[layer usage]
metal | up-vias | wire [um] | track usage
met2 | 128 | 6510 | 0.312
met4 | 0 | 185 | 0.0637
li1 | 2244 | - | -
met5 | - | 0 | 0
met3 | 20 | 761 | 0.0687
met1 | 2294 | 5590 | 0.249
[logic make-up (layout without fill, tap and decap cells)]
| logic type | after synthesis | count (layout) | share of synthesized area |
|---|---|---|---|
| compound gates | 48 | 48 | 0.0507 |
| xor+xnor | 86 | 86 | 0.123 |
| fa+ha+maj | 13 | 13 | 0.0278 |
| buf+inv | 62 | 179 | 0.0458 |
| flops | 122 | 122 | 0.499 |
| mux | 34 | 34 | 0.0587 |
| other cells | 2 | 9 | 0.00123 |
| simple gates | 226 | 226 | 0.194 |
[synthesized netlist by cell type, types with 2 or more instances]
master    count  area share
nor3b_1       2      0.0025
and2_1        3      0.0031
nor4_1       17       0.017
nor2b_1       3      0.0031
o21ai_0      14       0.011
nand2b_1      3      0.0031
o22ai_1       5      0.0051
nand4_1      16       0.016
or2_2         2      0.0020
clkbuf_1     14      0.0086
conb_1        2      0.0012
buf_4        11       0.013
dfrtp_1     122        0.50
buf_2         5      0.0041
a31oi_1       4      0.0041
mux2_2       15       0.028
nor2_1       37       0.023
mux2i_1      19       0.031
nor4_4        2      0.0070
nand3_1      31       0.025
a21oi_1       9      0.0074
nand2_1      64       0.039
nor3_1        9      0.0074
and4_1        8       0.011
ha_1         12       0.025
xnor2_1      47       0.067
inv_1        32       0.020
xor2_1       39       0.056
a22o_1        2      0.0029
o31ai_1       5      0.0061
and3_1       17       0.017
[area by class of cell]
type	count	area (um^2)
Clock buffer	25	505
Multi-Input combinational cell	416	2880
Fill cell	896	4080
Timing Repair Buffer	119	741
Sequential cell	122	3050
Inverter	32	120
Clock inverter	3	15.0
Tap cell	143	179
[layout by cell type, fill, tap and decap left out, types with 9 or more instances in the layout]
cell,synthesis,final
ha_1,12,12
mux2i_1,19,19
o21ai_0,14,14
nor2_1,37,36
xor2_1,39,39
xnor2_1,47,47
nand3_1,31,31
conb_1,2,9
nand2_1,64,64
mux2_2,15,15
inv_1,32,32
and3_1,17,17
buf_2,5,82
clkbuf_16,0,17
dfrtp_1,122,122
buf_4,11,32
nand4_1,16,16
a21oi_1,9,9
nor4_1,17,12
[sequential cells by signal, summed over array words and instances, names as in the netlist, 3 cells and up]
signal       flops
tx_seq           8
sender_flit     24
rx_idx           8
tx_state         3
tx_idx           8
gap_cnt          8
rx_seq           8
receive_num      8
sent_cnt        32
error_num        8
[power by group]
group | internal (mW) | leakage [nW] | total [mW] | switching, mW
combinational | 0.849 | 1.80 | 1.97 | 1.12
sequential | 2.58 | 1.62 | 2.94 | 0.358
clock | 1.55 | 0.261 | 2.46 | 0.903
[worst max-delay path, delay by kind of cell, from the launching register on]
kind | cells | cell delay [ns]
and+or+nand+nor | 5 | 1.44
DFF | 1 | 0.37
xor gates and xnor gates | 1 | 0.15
===== src/rtl/song_clk_gen.sv =====
// ---------------------------------------------------------------------------
// song_clk_gen
//   Clock/tempo generator for the song player. It derives a free-running
//   tone reference clock and a note-step clock from the board clock. The
//   note-step clock has play/pause/stop control and a selectable tempo. It
//   also provides a one-cycle beat pulse and a beat index.
//
// Build option:
//   SONG_CLK_GEN_FAST_SIM_EN - when defined, TONE_DIV is forced to 2 and
//   BEAT_HALF is forced to 8 so that simulations stay short. Tempo scaling
//   still applies, giving half-periods of 4, 8 or 16 cycles.
//
// Ports:
//   i_clk_50MHz  system clock
//   i_rst        asynchronous reset, active-high
//   i_start      one-cycle pulse: play or resume
//   i_pause      one-cycle pulse: toggle between pause and play
//   i_stop       one-cycle pulse: stop and rewind
//   i_tempo      00/11 nominal, 01 double speed, 10 half speed
//   o_clk_5MHz   tone reference clock, 50% duty
//   o_clk_4Hz    note-step clock, 50% duty while running
//   o_beat_tick  one-cycle pulse on each o_clk_4Hz rising transition
//   o_beat_cnt   number of o_clk_4Hz rises since the last stop (wraps)
//   o_running    high in the RUN state
//   o_paused     high in the PAUSE state
//
// States:
//   state  | meaning
//   IDLE   | stopped and rewound; note clock held low
//   RUN    | beat counter advancing; note clock toggling
//   PAUSE  | beat counter, note clock level and beat index frozen
// ---------------------------------------------------------------------------
module song_clk_gen #(
  parameter int TONE_DIV  = 10,
  parameter int BEAT_HALF = 6250000,
  parameter int CNT_W     = 25
) (
  input  logic       i_clk_50MHz,
  input  logic       i_rst,
  input  logic       i_start,
  input  logic       i_pause,
  input  logic       i_stop,
  input  logic [1:0] i_tempo,
  output logic       o_clk_5MHz,
  output logic       o_clk_4Hz,
  output logic       o_beat_tick,
  output logic [7:0] o_beat_cnt,
  output logic       o_running,
  output logic       o_paused
);

`ifdef SONG_CLK_GEN_FAST_SIM_EN
  localparam int TONE_DIV_E  = 2;
  localparam int BEAT_HALF_E = 8;
`else
  localparam int TONE_DIV_E  = TONE_DIV;
  localparam int BEAT_HALF_E = BEAT_HALF;
`endif

  localparam int TONE_W = (TONE_DIV_E > 2) ? $clog2(TONE_DIV_E / 2) : 1;
  localparam logic [TONE_W-1:0] TONE_TC = TONE_W'(TONE_DIV_E / 2 - 1);

  localparam logic [CNT_W-1:0] HALF_NOM_M1  = CNT_W'(BEAT_HALF_E - 1);
  localparam logic [CNT_W-1:0] HALF_FAST_M1 = CNT_W'(BEAT_HALF_E / 2 - 1);
  localparam logic [CNT_W-1:0] HALF_SLOW_M1 = CNT_W'(2 * BEAT_HALF_E - 1);

  localparam logic [1:0] ST_IDLE  = 2'd0;
  localparam logic [1:0] ST_RUN   = 2'd1;
  localparam logic [1:0] ST_PAUSE = 2'd2;

  logic [TONE_W-1:0] r_tone_cnt;
  logic              r_clk_5mhz;

  logic [1:0]        r_state;
  logic [1:0]        w_state_nxt;

  logic [CNT_W-1:0]  r_beat_cnt;
  logic [CNT_W-1:0]  w_half_m1;
  logic              w_beat_tc;
  logic              r_clk_4hz;
  logic              r_beat_tick;
  logic [7:0]        r_beat_idx;
  logic [1:0]        r_tempo_q;

  // Tone path: free-running, unaffected by the player controls.
  always_ff @(posedge i_clk_50MHz or posedge i_rst) begin
    if (i_rst) begin
      r_tone_cnt <= '0;
      r_clk_5mhz <= 1'b0;
    end else if (r_tone_cnt == TONE_TC) begin
      r_tone_cnt <= '0;
      r_clk_5mhz <= ~r_clk_5mhz;
    end else begin
      r_tone_cnt <= r_tone_cnt + TONE_W'(1);
    end
  end

  // Control priority is stop > start > pause. In RUN a start wins over a
  // simultaneous pause and does nothing, so the player keeps running.
  always_comb begin
    w_state_nxt = r_state;
    case (r_state)
      ST_IDLE: begin
        if (!i_stop && i_start) w_state_nxt = ST_RUN;
      end
      ST_RUN: begin
        if (i_stop)                   w_state_nxt = ST_IDLE;
        else if (!i_start && i_pause) w_state_nxt = ST_PAUSE;
      end
      ST_PAUSE: begin
        if (i_stop)                  w_state_nxt = ST_IDLE;
        else if (i_start || i_pause) w_state_nxt = ST_RUN;
      end
      default: w_state_nxt = ST_IDLE;
    endcase
  end

  always_ff @(posedge i_clk_50MHz or posedge i_rst) begin
    if (i_rst) r_state <= ST_IDLE;
    else       r_state <= w_state_nxt;
  end

  always_comb begin
    w_half_m1 = HALF_NOM_M1;
    case (r_tempo_q)
      2'b01:   w_half_m1 = HALF_FAST_M1;
      2'b10:   w_half_m1 = HALF_SLOW_M1;
      default: w_half_m1 = HALF_NOM_M1;
    endcase
  end

  assign w_beat_tc = (r_beat_cnt == w_half_m1);

  // Beat path. A stop clears everything, even on a terminal count, so no
  // beat pulse is issued in that cycle. The tempo is only resampled when the
  // half-period restarts (or while idle), so a tempo change never cuts a
  // half-period short.
  always_ff @(posedge i_clk_50MHz or posedge i_rst) begin
    if (i_rst) begin
      r_beat_cnt  <= '0;
      r_clk_4hz   <= 1'b0;
      r_beat_tick <= 1'b0;
      r_beat_idx  <= 8'd0;
      r_tempo_q   <= 2'b00;
    end else begin
      r_beat_tick <= 1'b0;
      if (i_stop || (r_state == ST_IDLE)) begin
        r_beat_cnt <= '0;
        r_clk_4hz  <= 1'b0;
        r_beat_idx <= 8'd0;
      end else if (r_state == ST_RUN) begin
        if (w_beat_tc) begin
          r_beat_cnt <= '0;
          r_clk_4hz  <= ~r_clk_4hz;
          if (!r_clk_4hz) begin
            r_beat_tick <= 1'b1;
            r_beat_idx  <= r_beat_idx + 8'd1;
          end
        end else begin
          r_beat_cnt <= r_beat_cnt + CNT_W'(1);
        end
      end

      if ((r_state == ST_IDLE) || ((r_state == ST_RUN) && !i_stop && w_beat_tc))
        r_tempo_q <= i_tempo;
    end
  end

  assign o_clk_5MHz  = r_clk_5mhz;
  assign o_clk_4Hz   = r_clk_4hz;
  assign o_beat_tick = r_beat_tick;
  assign o_beat_cnt  = r_beat_idx;
  assign o_running   = (r_state == ST_RUN);
  assign o_paused    = (r_state == ST_PAUSE);

endmodule
<file path="src/rtl/jtag_tdr_if.sv">
// Signal bundle between the TAP controller / TDO mux side and a test data register.
interface jtag_tdr_if #(
    parameter int unsigned WIDTH = 8
);
    logic             sel;
    logic             bypass;
    logic             capture_dr;
    logic             shift_dr;
    logic             update_dr;
    logic             tdi;
    logic [WIDTH-1:0] capture_data;
    logic             tdo;
    logic [WIDTH-1:0] update_data;
    logic             update_valid;
    logic             length_err;

    // TAP side: drives state decodes and serial/parallel inputs
    modport master (
        output sel, bypass, capture_dr, shift_dr, update_dr, tdi, capture_data,
        input  tdo, update_data, update_valid, length_err
    );

    // Register side
    modport slave (
        input  sel, bypass, capture_dr, shift_dr, update_dr, tdi, capture_data,
        output tdo, update_data, update_valid, length_err
    );
endinterface

</file>
<file path="src/rtl/jtag_tdr.sv">
// Parametrised JTAG test data register: parallel capture, LSB-first serial shift,
// update latch with optional exact-length check, and a runtime single-bit bypass mode.
module jtag_tdr #(
    parameter int unsigned      WIDTH      = 8,
    parameter logic [WIDTH-1:0] RESET_VAL  = '0,
    parameter bit               STRICT_LEN = 1'b1
) (
    input  logic        i_tck,
    input  logic        i_trst_n,
    jtag_tdr_if.slave   bus
);
    // Counter saturates at WIDTH+1 so any over-length shift stays distinguishable.
    localparam int unsigned    CntW   = $clog2(WIDTH + 2);
    localparam logic [CntW-1:0] CntFull = CntW'(WIDTH);
    localparam logic [CntW-1:0] CntMax  = CntW'(WIDTH + 1);

    logic [WIDTH-1:0] r_sr;
    logic [WIDTH-1:0] r_upd;
    logic [CntW-1:0]  r_cnt;
    logic             r_valid;
    logic             r_err;
    logic             r_tdo;

    logic [WIDTH-1:0] w_sr_nxt;
    logic [WIDTH-1:0] w_upd_nxt;
    logic [CntW-1:0]  w_cnt_nxt;
    logic [CntW-1:0]  w_cnt_inc;
    logic             w_valid_nxt;
    logic             w_err_nxt;
    logic             w_len_ok;

    assign w_cnt_inc = (r_cnt == CntMax) ? CntMax : r_cnt + 1'b1;
    assign w_len_ok  = !STRICT_LEN || (r_cnt == CntFull);

    // Next-state: capture beats shift beats update; nothing acts while deselected
    always_comb begin
        w_sr_nxt    = r_sr;
        w_upd_nxt   = r_upd;
        w_cnt_nxt   = r_cnt;
        w_valid_nxt = 1'b0;
        w_err_nxt   = r_err;
        if (bus.sel) begin
            if (bus.capture_dr) begin
                if (bus.bypass) begin
                    w_sr_nxt[0] = 1'b0;
                end else begin
                    w_sr_nxt = bus.capture_data;
                end
                w_cnt_nxt = '0;
                w_err_nxt = 1'b0;
            end else if (bus.shift_dr) begin
                if (bus.bypass) begin
                    w_sr_nxt[0] = bus.tdi;
                end else begin
                    w_sr_nxt           = r_sr >> 1;
                    w_sr_nxt[WIDTH-1]  = bus.tdi;
                end
                w_cnt_nxt = w_cnt_inc;
            end else if (bus.update_dr && !bus.bypass) begin
                if (w_len_ok) begin
                    w_upd_nxt   = r_sr;
                    w_valid_nxt = 1'b1;
                    w_err_nxt   = 1'b0;
                end else begin
                    w_err_nxt   = 1'b1;
                end
            end
        end
    end

    // Rising-edge state: shift stage, counter, update latch and flags
    always_ff @(posedge i_tck or negedge i_trst_n) begin
        if (!i_trst_n) begin
            r_sr    <= RESET_VAL;
            r_upd   <= RESET_VAL;
            r_cnt   <= '0;
            r_valid <= 1'b0;
            r_err   <= 1'b0;
        end else begin
            r_sr    <= w_sr_nxt;
            r_upd   <= w_upd_nxt;
            r_cnt   <= w_cnt_nxt;
            r_valid <= w_valid_nxt;
            r_err   <= w_err_nxt;
        end
    end

    // TDO retimed on the falling edge so it is stable around the next rising edge
    always_ff @(negedge i_tck or negedge i_trst_n) begin
        if (!i_trst_n) begin
            r_tdo <= 1'b0;
        end else begin
            r_tdo <= r_sr[0];
        end
    end

    assign bus.tdo          = r_tdo;
    assign bus.update_data  = r_upd;
    assign bus.update_valid = r_valid;
    assign bus.length_err   = r_err;

endmodule

</file>
<file path="src/flat_wrapper.sv">
// flat-port wrapper written by rule: the top's interface ports become plain ports
module jtag_tdr_flat 
#(
    parameter int unsigned      WIDTH      = 8,
    parameter logic [WIDTH-1:0] RESET_VAL  = '0,
    parameter bit               STRICT_LEN = 1'b1
)
  (i_tck, i_trst_n, bus_sel, bus_bypass, bus_capture_dr, bus_shift_dr, bus_update_dr, bus_tdi, bus_capture_data, bus_tdo, bus_update_data, bus_update_valid, bus_length_err);
  jtag_tdr_if #(.WIDTH(WIDTH)) bus_i ();
  input  logic i_tck;
  input  logic i_trst_n;
  input wire logic [$bits(bus_i.sel)-1:0] bus_sel;
  input wire logic [$bits(bus_i.bypass)-1:0] bus_bypass;
  input wire logic [$bits(bus_i.capture_dr)-1:0] bus_capture_dr;
  input wire logic [$bits(bus_i.shift_dr)-1:0] bus_shift_dr;
  input wire logic [$bits(bus_i.update_dr)-1:0] bus_update_dr;
  input wire logic [$bits(bus_i.tdi)-1:0] bus_tdi;
  input wire logic [$bits(bus_i.capture_data)-1:0] bus_capture_data;
  output wire logic [$bits(bus_i.tdo)-1:0] bus_tdo;
  output wire logic [$bits(bus_i.update_data)-1:0] bus_update_data;
  output wire logic [$bits(bus_i.update_valid)-1:0] bus_update_valid;
  output wire logic [$bits(bus_i.length_err)-1:0] bus_length_err;
  assign bus_i.sel = bus_sel;
  assign bus_i.bypass = bus_bypass;
  assign bus_i.capture_dr = bus_capture_dr;
  assign bus_i.shift_dr = bus_shift_dr;
  assign bus_i.update_dr = bus_update_dr;
  assign bus_i.tdi = bus_tdi;
  assign bus_i.capture_data = bus_capture_data;
  assign bus_tdo = bus_i.tdo;
  assign bus_update_data = bus_i.update_data;
  assign bus_update_valid = bus_i.update_valid;
  assign bus_length_err = bus_i.length_err;
  jtag_tdr #(.WIDTH(WIDTH), .RESET_VAL(RESET_VAL), .STRICT_LEN(STRICT_LEN)) u_core (.i_tck(i_tck), .i_trst_n(i_trst_n), .bus(bus_i));
endmodule
</file>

····················

Task description: Return only the stretch of the material above from the line holding "nand2_1,64,64" through the line holding "DFF | 1 | 0.37", copied exactly.

Exercise answer:
nand2_1,64,64
mux2_2,15,15
inv_1,32,32
and3_1,17,17
buf_2,5,82
clkbuf_16,0,17
dfrtp_1,122,122
buf_4,11,32
nand4_1,16,16
a21oi_1,9,9
nor4_1,17,12
[sequential cells by signal, summed over array words and instances, names as in the netlist, 3 cells and up]
signal       flops
tx_seq           8
sender_flit     24
rx_idx           8
tx_state         3
tx_idx           8
gap_cnt          8
rx_seq           8
receive_num      8
sent_cnt        32
error_num        8
[power by group]
group | internal (mW) | leakage [nW] | total [mW] | switching, mW
combinational | 0.849 | 1.80 | 1.97 | 1.12
sequential | 2.58 | 1.62 | 2.94 | 0.358
clock | 1.55 | 0.261 | 2.46 | 0.903
[worst max-delay path, delay by kind of cell, from the launching register on]
kind | cells | cell delay [ns]
and+or+nand+nor | 5 | 1.44
DFF | 1 | 0.37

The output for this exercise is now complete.